Although this comet assay was carried out with connective tissue, Sertoli cells, all germ cell stages, blood vessels, etc. due to mincing of the entire testes, the study is significant, as obviously enough vanadium entered the testes to produce positive findings in this assay (MAK 2009).

The ability of Na3VO4 to induce aneuploidy in mouse sperm and micronuclei in mouse bone marrow cells at the same dose levels was studied. The BrdU-incorporation assay was performed to test if the chemical treatment altered the duration of the meiotic divisions. It was found that orthovanadate (25 mg/kg bw) treatment did not cause meiotic delay. To determine the frequencies of hyperhaploid and diploid sperm, male mice were treated by intraperitoneal (i.p.) injection with 5, 15 or 25 mg/kg bw orthovanadate and sperm were sampled from the Caudae epididymes 22 days later. Fluorescence in situ hybridization (FISH) was performed with DNA-probes for chromosomes 8. X or Y. Significant increases in the frequencies of total hyperhaploid sperm (p < 0.01) were found with 15 and 25 mg/kg bw orthovanadate, indicating induced nondisjunction during male meiosis. The dose-response was described best by a linear equation. Orthovanadate did not significantly increase the frequencies of diploid sperm at any of the three doses tested, indicating that no complete meiotic arrest occurred. Orthovanadate was investigated also by the micronucleus test at i.p. doses of 1, 5, 15 or 25 mg/kg bw, followed by bone marrow sampling 24 h after treatment. None of the orthovanadate doses caused a significant increase in the rates of micronuclei (MN). Since the results show that orthovanadate induced non-disjunction during male meiosis without an accompanying induction of MN in bone marrow erythrocytes under the present experimental conditions and doses, it is concluded that male germ cells (meiosis) are more sensitive to the aneugenic effects of orthovanadate than somatic cells (mitosis) (Attia, 2005)

Conclusion

While the results for vanadium compounds in in vitro studies were ambiguous, vanadium shows genotoxic potential in somatic and germ cell in in vivo studies. It was positive in COMET assay in splenocytes (Leopardi et al. 2005) and in testis cells (Altamirano-Lozano et al. 1996). In addition, sodium orthovanadate had aneugenic effects in male germ cells without an accompanying induction of MN in bone marrow erythrocytes. This leads to the conclusion that male germ cells (meiosis) are more sensitive to the aneugenic effects of orthovanadate than somatic cells (mitosis) (Attia et al. 2005). The MAK Commission concluded that vanadium compounds are to be considered genotoxic in vitro and in vivo (clastogenic and aneugenic). The underlying mechanisms of action show that enzyme inhibition is responsible for the aneugenic effect and the formation of radicals for the clastogenic effect (MAK 2009).

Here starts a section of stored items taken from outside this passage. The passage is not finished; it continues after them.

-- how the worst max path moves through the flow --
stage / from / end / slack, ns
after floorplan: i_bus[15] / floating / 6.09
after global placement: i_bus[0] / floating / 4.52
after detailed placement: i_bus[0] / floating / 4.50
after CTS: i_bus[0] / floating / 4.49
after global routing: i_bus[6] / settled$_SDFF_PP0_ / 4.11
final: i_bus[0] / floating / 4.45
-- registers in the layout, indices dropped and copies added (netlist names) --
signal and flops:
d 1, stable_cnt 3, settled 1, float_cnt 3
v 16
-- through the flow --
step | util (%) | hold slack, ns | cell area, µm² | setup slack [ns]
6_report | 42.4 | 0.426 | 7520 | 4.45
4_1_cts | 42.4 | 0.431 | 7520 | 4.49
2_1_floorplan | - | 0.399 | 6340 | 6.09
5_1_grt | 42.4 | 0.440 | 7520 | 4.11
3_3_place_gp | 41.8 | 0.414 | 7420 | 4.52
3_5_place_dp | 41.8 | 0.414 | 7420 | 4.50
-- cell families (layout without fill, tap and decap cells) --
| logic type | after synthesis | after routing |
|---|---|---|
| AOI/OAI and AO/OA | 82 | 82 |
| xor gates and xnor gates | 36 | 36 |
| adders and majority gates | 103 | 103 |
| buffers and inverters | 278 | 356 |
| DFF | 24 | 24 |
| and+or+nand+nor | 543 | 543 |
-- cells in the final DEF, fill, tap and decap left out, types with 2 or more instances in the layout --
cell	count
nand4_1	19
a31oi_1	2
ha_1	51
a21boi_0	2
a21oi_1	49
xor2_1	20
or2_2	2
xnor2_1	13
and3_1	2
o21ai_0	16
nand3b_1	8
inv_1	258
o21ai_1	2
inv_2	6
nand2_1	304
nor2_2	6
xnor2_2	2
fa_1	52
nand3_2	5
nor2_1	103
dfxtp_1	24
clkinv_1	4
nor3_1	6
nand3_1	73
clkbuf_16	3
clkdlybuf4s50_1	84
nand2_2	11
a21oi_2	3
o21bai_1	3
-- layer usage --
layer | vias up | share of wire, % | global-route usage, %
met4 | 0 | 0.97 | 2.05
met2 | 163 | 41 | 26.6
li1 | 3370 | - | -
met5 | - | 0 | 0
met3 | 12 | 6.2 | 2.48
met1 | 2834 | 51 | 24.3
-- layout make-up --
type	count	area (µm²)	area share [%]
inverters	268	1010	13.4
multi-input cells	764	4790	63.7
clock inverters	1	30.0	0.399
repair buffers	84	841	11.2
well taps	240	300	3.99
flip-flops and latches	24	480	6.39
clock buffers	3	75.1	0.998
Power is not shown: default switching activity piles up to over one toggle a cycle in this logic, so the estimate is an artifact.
==> src/rtl/fetch_queue_pkg.sv <==
// Shared constants for the fetch queue: default address/instruction widths
// and the enable/zero levels used when qualifying control and clearing outputs.
package fetch_queue_pkg;

  localparam int FQ_AW_DEFAULT = 32;
  localparam int FQ_IW_DEFAULT = 32;

  localparam logic FQ_ON  = 1'b1;
  localparam logic FQ_OFF = 1'b0;

endpackage

==> src/rtl/fetch_queue.sv <==
// Circular instruction queue between IF and ID.
// Stores {pc, inst, jump} and presents the head entry to ID one cycle after enqueue.
module fetch_queue
  import fetch_queue_pkg::*;
#(
  parameter int DEPTH = 4,
  parameter int AW    = FQ_AW_DEFAULT,
  parameter int IW    = FQ_IW_DEFAULT
) (
  input  logic                   clk,
  input  logic                   rst,
  input  logic                   rdy,
  input  logic                   flush,
  input  logic                   if_valid,
  input  logic [AW-1:0]          if_pc,
  input  logic [IW-1:0]          if_inst,
  input  logic                   if_jump,
  output logic                   if_ready,
  input  logic                   id_ready,
  output logic                   id_valid,
  output logic [AW-1:0]          id_pc,
  output logic [IW-1:0]          id_inst,
  output logic                   id_jump,
  output logic [$clog2(DEPTH):0] count
);

  localparam int PW = $clog2(DEPTH);
  localparam int CW = PW + 1;
  localparam logic [CW-1:0] FULL_CNT = CW'(DEPTH);

  logic [PW-1:0] wptr_q, wptr_d;
  logic [PW-1:0] rptr_q, rptr_d;
  logic [CW-1:0] count_q, count_d;

  logic [AW-1:0] pc_q   [DEPTH];
  logic [AW-1:0] pc_d   [DEPTH];
  logic [IW-1:0] inst_q [DEPTH];
  logic [IW-1:0] inst_d [DEPTH];
  logic          jump_q [DEPTH];
  logic          jump_d [DEPTH];

  logic run;
  logic enq;
  logic deq;

  // No full-queue bypass: if_ready depends only on the registered count.
  assign if_ready = (count_q < FULL_CNT);
  assign id_valid = (count_q != '0);
  assign id_pc    = id_valid ? pc_q[rptr_q]   : '0;
  assign id_inst  = id_valid ? inst_q[rptr_q] : '0;
  assign id_jump  = id_valid ? jump_q[rptr_q] : FQ_OFF;
  assign count    = count_q;

  assign run = (rdy == FQ_ON) && (flush == FQ_OFF);
  assign enq = run && if_valid && if_ready;
  assign deq = run && id_ready && id_valid;

  always_comb begin
    wptr_d  = wptr_q;
    rptr_d  = rptr_q;
    count_d = count_q;
    if ((rdy == FQ_ON) && (flush == FQ_ON)) begin
      wptr_d  = '0;
      rptr_d  = '0;
      count_d = '0;
    end else begin
      if (enq) wptr_d = wptr_q + PW'(1);
      if (deq) rptr_d = rptr_q + PW'(1);
      case ({enq, deq})
        2'b10:   count_d = count_q + CW'(1);
        2'b01:   count_d = count_q - CW'(1);
        default: count_d = count_q;
      endcase
    end
  end

  always_comb begin
    pc_d   = pc_q;
    inst_d = inst_q;
    jump_d = jump_q;
    if (enq) begin
      pc_d[wptr_q]   = if_pc;
      inst_d[wptr_q] = if_inst;
      jump_d[wptr_q] = if_jump;
    end
  end

  always_ff @(posedge clk) begin
    if (rst) begin
      wptr_q  <= '0;
      rptr_q  <= '0;
      count_q <= '0;
    end else begin
      wptr_q  <= wptr_d;
      rptr_q  <= rptr_d;
      count_q <= count_d;
    end
  end

  // Entry storage is deliberately left out of reset; count gates visibility.
  always_ff @(posedge clk) begin
    pc_q   <= pc_d;
    inst_q <= inst_d;
    jump_q <= jump_d;
  end

endmodule

==> config.mk <==
export PLATFORM = sky130hd
export DESIGN_NAME = fetch_queue
export DESIGN_NICKNAME = d
export VERILOG_FILES = /design/src/rtl/fetch_queue_pkg.sv /design/src/rtl/fetch_queue.sv
export SDC_FILE = /design/constraint.sdc
export NUM_CORES = 1
export LEC_CHECK = 0
export ABC_CLOCK_PERIOD_IN_PS = 6260
export BUFFER_PORTS_ARGS = -buffer_cell sky130_fd_sc_hd__buf_2
export CELL_PAD_IN_SITES_DETAIL_PLACEMENT = 1
export CELL_PAD_IN_SITES_GLOBAL_PLACEMENT = 2
export CORE_MARGIN = 2
export CORE_UTILIZATION = 30
export DETAILED_ROUTE_END_ITERATION = 16
export PLACE_DENSITY_LB_ADDON = 0.1
export SLEW_MARGIN = 20
export SYNTH_ARGS = -nofsm -noshare
export SYNTH_HDL_FRONTEND = slang
export SYNTH_SLANG_ARGS = --single-unit
==> constraint.sdc <==
create_clock -name clk -period 6.26 [get_ports clk]
set_input_delay 0.939 -clock clk [delete_from_list [all_inputs] [get_ports clk]]
set_output_delay 0.939 -clock clk [all_outputs]
set_load 0.005 [all_outputs]
Yosys cells after proc, flatten, opt, wreduce, memory -nomap -nowiden
Index checks and enable logic that the tools add are counted.
{"block": "word_totals", "reg_bits": 267, "inputBits": 71, "out_inout_bits": 70, "word_cells": 58}
{"block": "op_classes", "add_sub_neg": 4, "magnitude_cmp": 4, "n_eq_ne": 2, "muxes": 20, "n_bitwise": 3, "n_reduce_logical": 10}
{"cell": "128-bit bitwise mux", "count": 2}
{"cell": "32-bit 2-to-1 mux", "count": 7}
{"cell": "32-bit binary-select mux with 2-bit select", "count": 2}
{"cell": "32-bit demux with 2-bit select", "count": 1}
{"cell": "1-bit logical AND", "count": 7}
{"cell": "3-bit greater-or-equal comparator, second input constant", "count": 2}
{"cell": "2-bit NOT with 3-bit output", "count": 2}
{"cell": "3-bit case mux with 2 select lines", "count": 1}
{"cell": "2-bit by 1-bit adder with 2-bit output, second input constant", "count": 2}
{"cell": "4-bit bitwise mux", "count": 1}
{"cell": "1-bit 2-to-1 mux", "count": 4}
{"cell": "3-bit by 1-bit adder with 3-bit output, second input constant", "count": 1}
{"cell": "3-bit by 1-bit < comparator with 1-bit output, second input constant", "count": 1}
{"cell": "3-bit < comparator, second input constant", "count": 1}
{"cell": "3-bit nonzero test", "count": 1}
{"cell": "3-bit by 1-bit subtractor with 3-bit output, second input constant", "count": 1}
{"cell": "1-bit binary-select mux with 2-bit select", "count": 1}
{"cell": "1-bit demux with 2-bit select", "count": 1}
{"cell": "2-bit by 1-bit equality test with 1-bit output, second input constant", "count": 1}
{"cell": "2-bit equality test, second input constant", "count": 1}
{"cell": "2-bit nonzero test", "count": 1}
{"cell": "2-bit OR reduction", "count": 1}
{"cell": "1-bit NOT", "count": 1}

Longest topological paths before layout
{"block": "depth", "depth_word": 6, "depth_mapped": 9, "depth_no_buf": 8}

Least setup slack after synthesis
OpenSTA, ideal clock, no wires.
{"block": "synth_timing", "path_kind": "input to register", "start": "input rdy", "end": "register inst_q[0] in the netlist's numbering (enable)", "setup_time_ns": 0.430, "t_arrival_ns": 2.995, "t_required_ns": 5.830, "setup_slack_ns": 2.835, "stages": 3, "n_path_buf": 1, "cell_sequence": "nor4bb_1 clkbuf_1 and2_1"}
{"block": "synth_via", "elab_chain_len": 3}
{"item": "start: declaration", "line": "fetch_queue.sv:12", "rtl": "input logic rdy,"}
{"item": "1-bit logical AND", "line": "fetch_queue.sv:54", "rtl": "assign run = (rdy == FQ_ON) && (flush == FQ_OFF);"}
{"item": "1-bit logical AND (2 in series)", "line": "fetch_queue.sv:55", "rtl": "assign enq = run && if_valid && if_ready;"}
{"item": "end signal: assignment", "line": "fetch_queue.sv:103", "rtl": "inst_q <= inst_d;"}
{"item": "end: declaration", "line": "fetch_queue.sv:37", "rtl": "logic [IW-1:0] inst_q [DEPTH];"}
Every way passes these cells.
A chain may end at the register's enable or synchronous reset.

Final worst setup path
{"block": "layout_timing", "start": "register rptr_q[0]", "end": "output id_pc[13]"}
{"block": "layout_via", "elab_chain_len": 5}
{"item": "start: declaration", "line": "fetch_queue.sv:32", "rtl": "logic [PW-1:0] rptr_q, rptr_d;"}
{"item": "start signal: assignment", "line": "fetch_queue.sv:95", "rtl": "rptr_q <= rptr_d;"}
{"item": "2-bit NOT with 3-bit output (implied by the code)", "line": "fetch_queue.sv:49", "rtl": "assign id_pc = id_valid ? pc_q[rptr_q] : '0;"}
{"item": "32-bit binary-select mux with 2-bit select", "line": "fetch_queue.sv:49"}
{"item": "32-bit 2-to-1 mux (implied by the code) (2 in series)", "line": "fetch_queue.sv:49"}
{"item": "32-bit 2-to-1 mux", "line": "fetch_queue.sv:49"}
{"item": "end: declaration", "line": "fetch_queue.sv:21", "rtl": "output logic [AW-1:0] id_pc,"}
Every way passes these cells. The select of a mux whose other input is x is not followed.

==> results.toml <==
[detailed_routing]
wl_met3_microns = 1250
vias_per_cell = 4.49
wl_met1_microns = 9350
wire_per_inst_microns = 20.6
drt-initial-drc-count = 172
drt_wl_total_microns = 22600
antenna_left = 0
vias = 4922
dr.pass1.iters = 4
top_layer_used = "met5"
dr_wl_met2_microns = 11500
drcViolationCount = 0

[setup_path]
timing.rr.start = "count[2]"
cp_data_arrival_time_ps = 2840
worstSetupPathType = "flop to output port"
cp_max_fo = 28
critPathLaunch = "rptr_q[0]"
r2r-end = "pc_q[73]"
max_stage_delay_ps = 670
critical_path.slowest_cell = "dfxtp_4"
path_depth = 5
required_ps = 5320
crit_chain = "buf_16 -> buf_4 -> mux4_2 -> nor2b_1 -> buf_2"
cp-start-kind = "flop"
endpoint = "id_pc[13]"
crit_buf_inv = 3
r2r.worst_path.cells = 4
path_delay_family = "buffers and inverters"
crit_path_end_kind = "output port"
r2r_slack_ps = 3730

[floorplanning]
io_pins = 141
initial_core_util = 0.305
dieArea_sq_um = 35700
die_h_microns = 189
core_area_sq_um = 33600
chipWidth_microns = 189
rows = 67

[synthesis]
netlist_instances = 463
ys.flop_type = "edfxtp_1"
syn_nets = 540
synth_warnings = 0
synth.distinct_cells = 26
synth_common_cells = "edfxtp_1, mux4_2, nor2b_1, inv_1"
yosys.area_share.xor_xnor = 0.00256
synth_area_per_cell_sq_um = 22.1
yosysTopAreaCellShare = 0.762
seq_area_frac_synth = 0.775
yosysMostFrequentCell = "edfxtp_1"
synth_edf_count = 260
synthMuxAreaShare = 0.144
ys_ff_latch = 267
synth_compound_area_frac = 0.00415
synth_top_family_by_area = "multiplexers"
synth_area_leaders = "edfxtp_1, mux4_2, nor2b_1"
synth_top_area_cell = "edfxtp_1"
synthAdderAreaFrac = 0.00806
synthArstFlopShare = 0
synth_area_sq_um = 10300
synth_simple_gate_area_share = 0.0497

[clocking]
clock_sinks = 267
worstSkewPairLatency_ps = 540
cts_hold_repair.buffers = 0
root_buffer = "clkbuf_16"
clk_pin_slew_ps = 60
htreeDepth = 1
ctsResizeCount = 0
clk_path_buf_depth = 3
cts_tree = "built"
cts_buffers = 31
cts_setup_buffers = 0

[run]
cap_viol_max_count = 0

[timing]
fin_crit_ps = 3780
slew_headroom = 0.473
fmax_mhz = 265
drv_slew = 0
holdWs_ps = 584
rsz0062_at_grt = "false"
fin_skew_ps = 7.34
setup_tns_ps = 0
worst_slack_ps = 2480
setup_viol = 0
hold_viol = 0
tightestPinTransition_ps = 791
fin_crit_sh = 0.603

[global_routing]
grt_max_degree = 44
overflow = 0
grt_pass1_vias = 5586
grt_pass1_wl_microns = 34200
track_usage = 0.128
antenna_found_initial = 4

[finish]
nFillCells = 3305
drive_above_1_share = 0.416
area_growth_pct = 21.8
fin_nets = 700
layout.cells.non_filler = 1095

[power]
ir_drop_mv = 0.185
p_clk_frac = 0.446
p_sw_uw = 735
switching_share = 0.194
powerDensity_nw_per_um2 = 304
power.static_leakage_uw = 0.00416
comb_power_share = 0.031
cellInternalPower_uw = 3060
p_seq_frac = 0.523

[placement]
dp.cells = 1038
dpl.hpwl_microns = 13100
pre_cts_ws_ps = 2910
place.gp.congestion = 0.690
port_buffers = 140

[run_status]
status = "complete, no violations"

[hold_path]
hold_class = "flop to flop"
min_path_cells = 2
## cell usage in the layout, fill, tap and decap left out, drive strengths merged
cell	count
a21o	1
nor4bb	1
nand4b	1
nor2	6
nor3	1
or3	3
inv	8
fa	1
mux4	65
clkbuf	40
o21ai	3
dfxtp	7
buf	150
bufinv	2
nor2b	65
ha	5
edfxtp	260
mux2i	1
and2	4
xor2	2
xnor2	1
a21oi	4
nand3b	1
diode	2
clkinv	13
## routing by layer
layer	global-route usage	vias to the layer above
met2	0.225	107
met4	0.0291	4
met5	0	-
met3	0.0326	43
li1	-	2191
met1	0.158	2577
## flip-flops by register name (all words and copies together) (netlist names)
signal	flops
inst_q	128
jump_q	4
rptr_q	2
pc_q	128
count	3
wptr_q	2
## tightest hold or removal path: stages (launching register included)
cell,delay [ps]
dfxtp_1,340
mux2i_1,150
nor2_1,50
## final cells by class
class	count	area (sq um)	area share
Clock inverter	15	120	0.00962
Inverter	8	30.0	0.00240
Sequential cell	267	7960	0.637
Tap cell	448	561	0.0449
Timing Repair Buffer	150	816	0.0653
Clock buffer	40	850	0.0680
Antenna cell	2	5.00	0.000401
Multi-Input combinational cell	165	2150	0.172
## how the worst min path moves through the flow
stage / from / end / slack (ps)
2_1_floorplan: wptr_q[1] / wptr_q[1] / 510
3_3_place_gp: wptr_q[1] / wptr_q[1] / 540
3_5_place_dp: wptr_q[0] / wptr_q[0] / 580
4_1_cts: if_inst[25] / inst_q[89] / 580
5_1_grt: if_inst[25] / inst_q[89] / 590
6_report: wptr_q[1] / wptr_q[1] / 580
## power groups by stage
| stage | combinational [uW] | clock, uW | sequential (uW) |
|---|---|---|---|
| finish | 116 | 1690 | 1980 |
| global route | 130 | 1810 | 1980 |
| CTS | 121 | 1750 | 1980 |
| detailed placement | 120 | 0 | 2020 |
| global placement | 114 | 0 | 2020 |
| floorplan | 47.3 | 0 | 2020 |
## per-stage QoR
stage / utilization / area, sq um / power [uW]
finish: 0.371 / 12500 / 3790
detailed placement: 0.342 / 11500 / 2140
CTS: 0.371 / 12500 / 3860
global route: 0.371 / 12500 / 3920
global placement: 0.341 / 11500 / 2130
floorplan: - / 10300 / 2070
## kinds of logic after synthesis
group,count (synthesis)
flops,267
xor+xnor,3
fa+ha+maj,6
mux,66
simple gates,82
compound gates,8
buf+inv,31
(Power assumes the default switching activity.)
### src/rtl/plru_pkg.sv
// Shared types and tree-PLRU helpers for plru_table.
// Helpers work on maximum-width vectors so any Way up to 64 can use them.
package plru_pkg;

    typedef enum logic {
        IDLE  = 1'b0,
        FLUSH = 1'b1
    } state_e;

    localparam int unsigned MaxWaySel = 7;
    localparam int unsigned MaxStatW  = (1 << MaxWaySel) - 1;

    typedef logic [MaxStatW-1:0]  tree_t;
    typedef logic [MaxWaySel-1:0] way_t;

    // Children of node n are 2n+1 (way bit 0) and 2n+2 (way bit 1).
    function automatic tree_t tree_update(input tree_t tree, input way_t way,
                                          input int unsigned levels);
        tree_t       t;
        int unsigned node;
        logic        b;
        t    = tree;
        node = 0;
        for (int unsigned k = 0; k < MaxWaySel; k++) begin
            if (k < levels) begin
                b       = way[levels - 1 - k];
                t[node] = ~b;
                node    = 2 * node + 1 + int'(b);
            end
        end
        return t;
    endfunction

    function automatic way_t tree_victim(input tree_t tree, input int unsigned levels);
        way_t        w;
        int unsigned node;
        logic        b;
        w    = '0;
        node = 0;
        for (int unsigned k = 0; k < MaxWaySel; k++) begin
            if (k < levels) begin
                b    = tree[node];
                w    = {w[MaxWaySel-2:0], b};
                node = 2 * node + 1 + int'(b);
            end
        end
        return w;
    endfunction

endpackage

### src/rtl/lru.sv
// Combinational tree-PLRU for one set: optional update, then victim walk
// of the (possibly updated) tree.
module lru
    import plru_pkg::*;
#(
    parameter  int unsigned Way    = 8,
    localparam int unsigned WaySel = $clog2(Way)
) (
    input  logic [Way-2:0]    tree_i,
    input  logic              upd_en_i,
    input  logic [WaySel-1:0] upd_way_i,
    output logic [Way-2:0]    tree_o,
    output logic [WaySel-1:0] victim_o
);

    tree_t tree_full;
    tree_t upd_full;
    way_t  victim_full;
    logic  unused_hi;

    always_comb begin
        tree_full   = tree_t'(tree_i);
        upd_full    = upd_en_i ? tree_update(tree_full, way_t'(upd_way_i), WaySel) : tree_full;
        victim_full = tree_victim(upd_full, WaySel);
    end

    assign tree_o    = upd_full[Way-2:0];
    assign victim_o  = victim_full[WaySel-1:0];
    assign unused_hi = ^{upd_full[MaxStatW-1:Way-1], victim_full[MaxWaySel-1:WaySel]};

endmodule

### src/rtl/plru_table.sv
// Per-set tree-PLRU state table with victim lookup and a one-set-per-cycle flush sweep.
// Define PLRU_LOCK_EN to add the per-way lock mask and the vic_none output.
module plru_table
    import plru_pkg::*;
#(
    parameter  int unsigned Way      = 8,
    parameter  int unsigned Set      = 64,
    localparam int unsigned WaySel   = $clog2(Way),
    localparam int unsigned SetSel   = $clog2(Set),
    localparam int unsigned LruStatW = Way - 1
) (
    input  logic              clk,
    input  logic              reset_,
    input  logic              flush,
    output logic              busy,
    input  logic              acc_valid,
    input  logic [SetSel-1:0] acc_set,
    input  logic [WaySel-1:0] acc_way,
    input  logic              vic_req,
    input  logic [SetSel-1:0] vic_set,
`ifdef PLRU_LOCK_EN
    input  logic [Way-1:0]    lock,
    output logic              vic_none,
`endif
    output logic              vic_valid,
    output logic [WaySel-1:0] vic_way
);

    state_e              state_q, state_d;
    logic [SetSel-1:0]   cnt_q, cnt_d;
    logic [LruStatW-1:0] tree_q [Set];
    logic                vic_valid_q, vic_valid_d;
    logic [WaySel-1:0]   vic_way_q, vic_way_d;
`ifdef PLRU_LOCK_EN
    logic                vic_none_q, vic_none_d;
`endif

    logic                acc_fire, vic_fire, bypass;
    logic [LruStatW-1:0] acc_tree, vic_tree_unused;
    logic [WaySel-1:0]   acc_victim_unused, tree_victim, final_victim;
    logic                tree_we;
    logic [SetSel-1:0]   tree_wa;
    logic [LruStatW-1:0] tree_wd;

    assign busy     = (state_q == FLUSH);
    assign acc_fire = acc_valid && !busy;
    assign vic_fire = vic_req && !busy;
    assign bypass   = acc_fire && (acc_set == vic_set);

    lru #(.Way(Way)) u_acc (
        .tree_i   (tree_q[acc_set]),
        .upd_en_i (acc_fire),
        .upd_way_i(acc_way),
        .tree_o   (acc_tree),
        .victim_o (acc_victim_unused)
    );

    // Same-set access is applied before the walk so lookups see write-first data.
    lru #(.Way(Way)) u_vic (
        .tree_i   (tree_q[vic_set]),
        .upd_en_i (bypass),
        .upd_way_i(acc_way),
        .tree_o   (vic_tree_unused),
        .victim_o (tree_victim)
    );

    always_comb begin
        state_d = state_q;
        cnt_d   = cnt_q;
        tree_we = 1'b0;
        tree_wa = acc_set;
        tree_wd = acc_tree;
        case (state_q)
            IDLE: begin
                tree_we = acc_fire;
                if (flush) state_d = FLUSH;
            end
            FLUSH: begin
                tree_we = 1'b1;
                tree_wa = cnt_q;
                tree_wd = '0;
                cnt_d   = cnt_q + SetSel'(1);
                if (cnt_q == SetSel'(Set - 1)) state_d = IDLE;
            end
            default: state_d = IDLE;
        endcase
    end

    always_comb begin
        final_victim = tree_victim;
        vic_valid_d  = vic_fire;
        vic_way_d    = vic_way_q;
`ifdef PLRU_LOCK_EN
        vic_none_d   = vic_none_q;
        if (lock[tree_victim]) begin
            final_victim = '0;
            for (int i = int'(Way) - 1; i >= 0; i--) begin
                if (!lock[i]) final_victim = WaySel'(i);
            end
        end
        if (vic_fire) vic_none_d = &lock;
`endif
        if (vic_fire) vic_way_d = final_victim;
    end

    always_ff @(posedge clk or negedge reset_) begin
        if (!reset_) begin
            state_q     <= IDLE;
            cnt_q       <= '0;
            vic_valid_q <= 1'b0;
            vic_way_q   <= '0;
`ifdef PLRU_LOCK_EN
            vic_none_q  <= 1'b0;
`endif
            // NOTE: the tree array is reset on purpose: reset must leave every set cleared.
            for (int s = 0; s < int'(Set); s++) tree_q[s] <= '0;
        end else begin
            state_q     <= state_d;
            cnt_q       <= cnt_d;
            vic_valid_q <= vic_valid_d;
            vic_way_q   <= vic_way_d;
`ifdef PLRU_LOCK_EN
            vic_none_q  <= vic_none_d;
`endif
            if (tree_we) tree_q[tree_wa] <= tree_wd;
        end
    end

    assign vic_valid = vic_valid_q;
    assign vic_way   = vic_way_q;
`ifdef PLRU_LOCK_EN
    assign vic_none  = vic_none_q;
`endif

endmodule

Justification for classification or non-classification

As a result of its genotoxicity in vitro and in vivo, the accumulation of vanadium in the testes, the DNA damage caused in the testes and two positive dominant lethal tests in mice and rats, vanadium and its inorganic compounds are classified in germ cell mutagen Category 2 according to MAK (2009). Considering this and based on the available studies, vanadium-tris-acetylacetonate is classified as germ cell mutagen Category 2 ( H341: Suspected of causing genetic defects) in accordance with Regulation (EC) No 1272/2008.